» **EXERCISE AIM**
The answer must be every line of the records below that holds the word "cells".

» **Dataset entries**
::::::
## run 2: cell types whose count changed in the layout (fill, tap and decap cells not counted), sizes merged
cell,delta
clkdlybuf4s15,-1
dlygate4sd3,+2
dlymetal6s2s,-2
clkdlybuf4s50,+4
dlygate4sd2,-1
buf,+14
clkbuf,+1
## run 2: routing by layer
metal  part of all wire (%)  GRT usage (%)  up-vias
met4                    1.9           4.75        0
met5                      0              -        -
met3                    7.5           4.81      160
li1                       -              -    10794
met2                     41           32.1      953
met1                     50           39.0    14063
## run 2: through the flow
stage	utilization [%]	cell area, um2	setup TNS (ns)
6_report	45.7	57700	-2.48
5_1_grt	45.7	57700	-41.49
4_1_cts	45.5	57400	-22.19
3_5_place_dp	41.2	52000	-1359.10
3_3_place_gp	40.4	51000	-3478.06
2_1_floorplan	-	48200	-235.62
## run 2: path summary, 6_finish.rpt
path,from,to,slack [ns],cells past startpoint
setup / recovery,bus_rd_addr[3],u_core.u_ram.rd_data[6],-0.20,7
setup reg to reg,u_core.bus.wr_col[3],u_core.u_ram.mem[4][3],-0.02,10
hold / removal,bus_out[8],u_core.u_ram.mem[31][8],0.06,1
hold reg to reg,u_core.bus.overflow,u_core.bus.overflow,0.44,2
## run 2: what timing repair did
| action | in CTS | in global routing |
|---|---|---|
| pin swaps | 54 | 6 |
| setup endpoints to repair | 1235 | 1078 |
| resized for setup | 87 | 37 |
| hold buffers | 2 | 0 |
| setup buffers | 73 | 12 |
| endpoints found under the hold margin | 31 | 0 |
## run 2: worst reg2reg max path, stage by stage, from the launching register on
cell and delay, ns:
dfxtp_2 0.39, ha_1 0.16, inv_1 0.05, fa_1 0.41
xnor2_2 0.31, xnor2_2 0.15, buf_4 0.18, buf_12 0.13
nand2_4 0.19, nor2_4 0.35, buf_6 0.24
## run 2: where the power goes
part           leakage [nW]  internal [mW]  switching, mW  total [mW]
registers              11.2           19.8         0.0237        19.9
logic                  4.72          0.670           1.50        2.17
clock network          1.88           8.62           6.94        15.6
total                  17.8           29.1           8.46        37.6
==> config.mk <==
export PLATFORM = sky130hd
export DESIGN_NAME = instr_encoder
export DESIGN_NICKNAME = d
export VERILOG_FILES = /design/src/rtl/instr_encoder.sv
export SDC_FILE = /design/constraint.sdc
export NUM_CORES = 1
export LEC_CHECK = 0
export CAP_MARGIN = 20
export CORE_UTILIZATION = 45
export DETAILED_ROUTE_END_ITERATION = 16
export PLACE_DENSITY = 0.8
export SLEW_MARGIN = 20
export SYNTH_ARGS = -nofsm -noshare
export SYNTH_HDL_FRONTEND = slang
export SYNTH_SLANG_ARGS = --single-unit
==> constraint.sdc <==
create_clock -name clk -period 2.35 [get_ports clk]
set_input_delay 0.235 -clock clk [delete_from_list [all_inputs] [get_ports clk]]
set_output_delay 0.235 -clock clk [all_outputs]
set_load 0.005 [all_outputs]
===== src/rtl/clock_pkg.sv =====
// Shared mode encodings, field limits and the wrap-around step helper for the
// clock set controller.
package clock_pkg;

    typedef enum logic [1:0] {
        ModeRun    = 2'd0,
        ModeSetHr  = 2'd1,
        ModeSetMin = 2'd2
    } mode_e;

    localparam logic [5:0] HOUR_MAX = 6'd23;
    localparam logic [5:0] MIN_MAX  = 6'd59;
    localparam logic [5:0] SEC_MAX  = 6'd59;

    // One step up or down within 0..max, wrapping at both ends.
    function automatic logic [5:0] wrap_step(input logic [5:0] val, input logic [5:0] max,
                                             input logic up);
        if (up) begin
            return (val == max) ? 6'd0 : val + 6'd1;
        end
        return (val == 6'd0) ? max : val - 6'd1;
    endfunction

endpackage


===== src/rtl/auto_repeat.sv =====
// Hold counter shared by the inc/dec buttons; emits one-clk up/down step pulses
// from press pulses and from auto-repeat while a single button is held.
module auto_repeat #(
    parameter int unsigned REPEAT_DELAY = 500,
    parameter int unsigned REPEAT_RATE  = 100
) (
    input  logic clk,
    input  logic rst_n,
    input  logic i_tick,
    input  logic i_inc_down,
    input  logic i_dec_down,
    input  logic i_inc_state,
    input  logic i_dec_state,
    output logic o_step_up,
    output logic o_step_dn
);

    localparam int unsigned HW = $clog2(REPEAT_DELAY + 1);
    localparam int unsigned RW = (REPEAT_RATE > 1) ? $clog2(REPEAT_RATE) : 1;
    localparam logic [HW-1:0] DELAY_V = HW'(REPEAT_DELAY);
    localparam logic [RW-1:0] RATE_M1 = RW'(REPEAT_RATE - 1);

    logic [HW-1:0] r_hold_cnt;
    logic [RW-1:0] r_rate_cnt;
    logic          w_held;
    logic          w_both;
    logic          w_at_delay;
    logic          w_delay_hit;
    logic          w_rate_hit;
    logic          w_repeat;

    assign w_held      = i_inc_state | i_dec_state;
    assign w_both      = i_inc_state & i_dec_state;
    assign w_at_delay  = (r_hold_cnt == DELAY_V);
    assign w_delay_hit = i_tick & w_held & (r_hold_cnt == DELAY_V - 1'b1);
    assign w_rate_hit  = i_tick & w_held & w_at_delay & (r_rate_cnt == RATE_M1);
    assign w_repeat    = (w_delay_hit | w_rate_hit) & ~w_both;

    assign o_step_up = i_inc_down | (w_repeat & i_inc_state);
    assign o_step_dn = i_dec_down | (w_repeat & i_dec_state);

    // Hold counter parks at REPEAT_DELAY; the rate counter then paces repeats.
    always_ff @(posedge clk or negedge rst_n) begin
        if (!rst_n) begin
            r_hold_cnt <= '0;
            r_rate_cnt <= '0;
        end else if (!w_held) begin
            r_hold_cnt <= '0;
            r_rate_cnt <= '0;
        end else if (i_tick) begin
            if (!w_at_delay) begin
                r_hold_cnt <= r_hold_cnt + 1'b1;
            end else if (w_rate_hit) begin
                r_rate_cnt <= '0;
            end else begin
                r_rate_cnt <= r_rate_cnt + 1'b1;
            end
        end
    end

endmodule


===== src/rtl/button_set_controller.sv =====
// Clock time-of-day keeper with a three-button set interface: mode cycling,
// hour/minute stepping with auto-repeat, idle timeout and field blink.
module button_set_controller
    import clock_pkg::*;
#(
    parameter int unsigned REPEAT_DELAY = 500,
    parameter int unsigned REPEAT_RATE  = 100,
    parameter int unsigned IDLE_TIMEOUT = 10000,
    parameter int unsigned BLINK_HALF   = 250
) (
    input  logic       clk,
    input  logic       rst_n,
    input  logic       tick,
    input  logic       sec_tick,
    input  logic       mode_down,
    input  logic       inc_down,
    input  logic       dec_down,
    input  logic       inc_state,
    input  logic       dec_state,
    output logic [1:0] mode,
    output logic [4:0] hours,
    output logic [5:0] minutes,
    output logic [5:0] seconds,
    output logic       blink
);

    localparam int unsigned IW = $clog2(IDLE_TIMEOUT + 1);
    localparam int unsigned BW = (BLINK_HALF > 1) ? $clog2(BLINK_HALF) : 1;
    localparam logic [IW-1:0] IDLE_V   = IW'(IDLE_TIMEOUT);
    localparam logic [BW-1:0] BLINK_M1 = BW'(BLINK_HALF - 1);

    mode_e         r_mode;
    logic [4:0]    r_hours;
    logic [5:0]    r_minutes;
    logic [5:0]    r_seconds;
    logic          r_blink;
    logic [IW-1:0] r_idle_cnt;
    logic [BW-1:0] r_blink_cnt;

    logic          w_step_up;
    logic          w_step_dn;
    logic          w_set;
    logic          w_any_down;
    logic          w_timeout;
    logic          w_mode_chg;
    logic          w_up;
    logic          w_step;
    logic [IW-1:0] w_idle_nxt;

    auto_repeat #(
        .REPEAT_DELAY (REPEAT_DELAY),
        .REPEAT_RATE  (REPEAT_RATE)
    ) u_auto_repeat (
        .clk         (clk),
        .rst_n       (rst_n),
        .i_tick      (tick),
        .i_inc_down  (inc_down),
        .i_dec_down  (dec_down),
        .i_inc_state (inc_state),
        .i_dec_state (dec_state),
        .o_step_up   (w_step_up),
        .o_step_dn   (w_step_dn)
    );

    assign w_set      = (r_mode != ModeRun);
    assign w_any_down = mode_down | inc_down | dec_down;
    assign w_idle_nxt = (r_idle_cnt == IDLE_V) ? r_idle_cnt : r_idle_cnt + 1'b1;
    assign w_timeout  = w_set & tick & ~w_any_down & (w_idle_nxt == IDLE_V);
    assign w_mode_chg = mode_down | w_timeout;
    // Opposing steps cancel; a mode press swallows any step in the same cycle.
    assign w_up       = w_step_up & ~w_step_dn;
    assign w_step     = w_set & ~mode_down & (w_step_up ^ w_step_dn);

    always_ff @(posedge clk or negedge rst_n) begin
        if (!rst_n) begin
            r_mode      <= ModeRun;
            r_hours     <= '0;
            r_minutes   <= '0;
            r_seconds   <= '0;
            r_blink     <= 1'b0;
            r_idle_cnt  <= '0;
            r_blink_cnt <= '0;
        end else begin
            if (mode_down) begin
                case (r_mode)
                    ModeRun:   r_mode <= ModeSetHr;
                    ModeSetHr: r_mode <= ModeSetMin;
                    default:   r_mode <= ModeRun;
                endcase
            end else if (w_timeout) begin
                r_mode <= ModeRun;
            end

            if (r_mode == ModeRun) begin
                if (mode_down) begin
                    r_seconds <= '0;
                end else if (sec_tick) begin
                    if (r_seconds == SEC_MAX) begin
                        r_seconds <= '0;
                        r_minutes <= wrap_step(r_minutes, MIN_MAX, 1'b1);
                        if (r_minutes == MIN_MAX) begin
                            r_hours <= 5'(wrap_step({1'b0, r_hours}, HOUR_MAX, 1'b1));
                        end
                    end else begin
                        r_seconds <= r_seconds + 6'd1;
                    end
                end
            end else if (w_step) begin
                if (r_mode == ModeSetHr) begin
                    r_hours <= 5'(wrap_step({1'b0, r_hours}, HOUR_MAX, w_up));
                end else begin
                    r_minutes <= wrap_step(r_minutes, MIN_MAX, w_up);
                end
            end

            if (!w_set || w_any_down || w_timeout) begin
                r_idle_cnt <= '0;
            end else if (tick) begin
                r_idle_cnt <= w_idle_nxt;
            end

            // Restarting the phase on a step keeps the field visible while adjusting.
            if (!w_set || w_mode_chg || w_step) begin
                r_blink     <= 1'b0;
                r_blink_cnt <= '0;
            end else if (tick) begin
                if (r_blink_cnt == BLINK_M1) begin
                    r_blink     <= ~r_blink;
                    r_blink_cnt <= '0;
                end else begin
                    r_blink_cnt <= r_blink_cnt + 1'b1;
                end
            end
        end
    end

    assign mode    = r_mode;
    assign hours   = r_hours;
    assign minutes = r_minutes;
    assign seconds = r_seconds;
    assign blink   = r_blink;

endmodule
::::::
» **ANSWER TO THE PROBLEM**
## run 2: cell types whose count changed in the layout (fill, tap and decap cells not counted), sizes merged
path,from,to,slack [ns],cells past startpoint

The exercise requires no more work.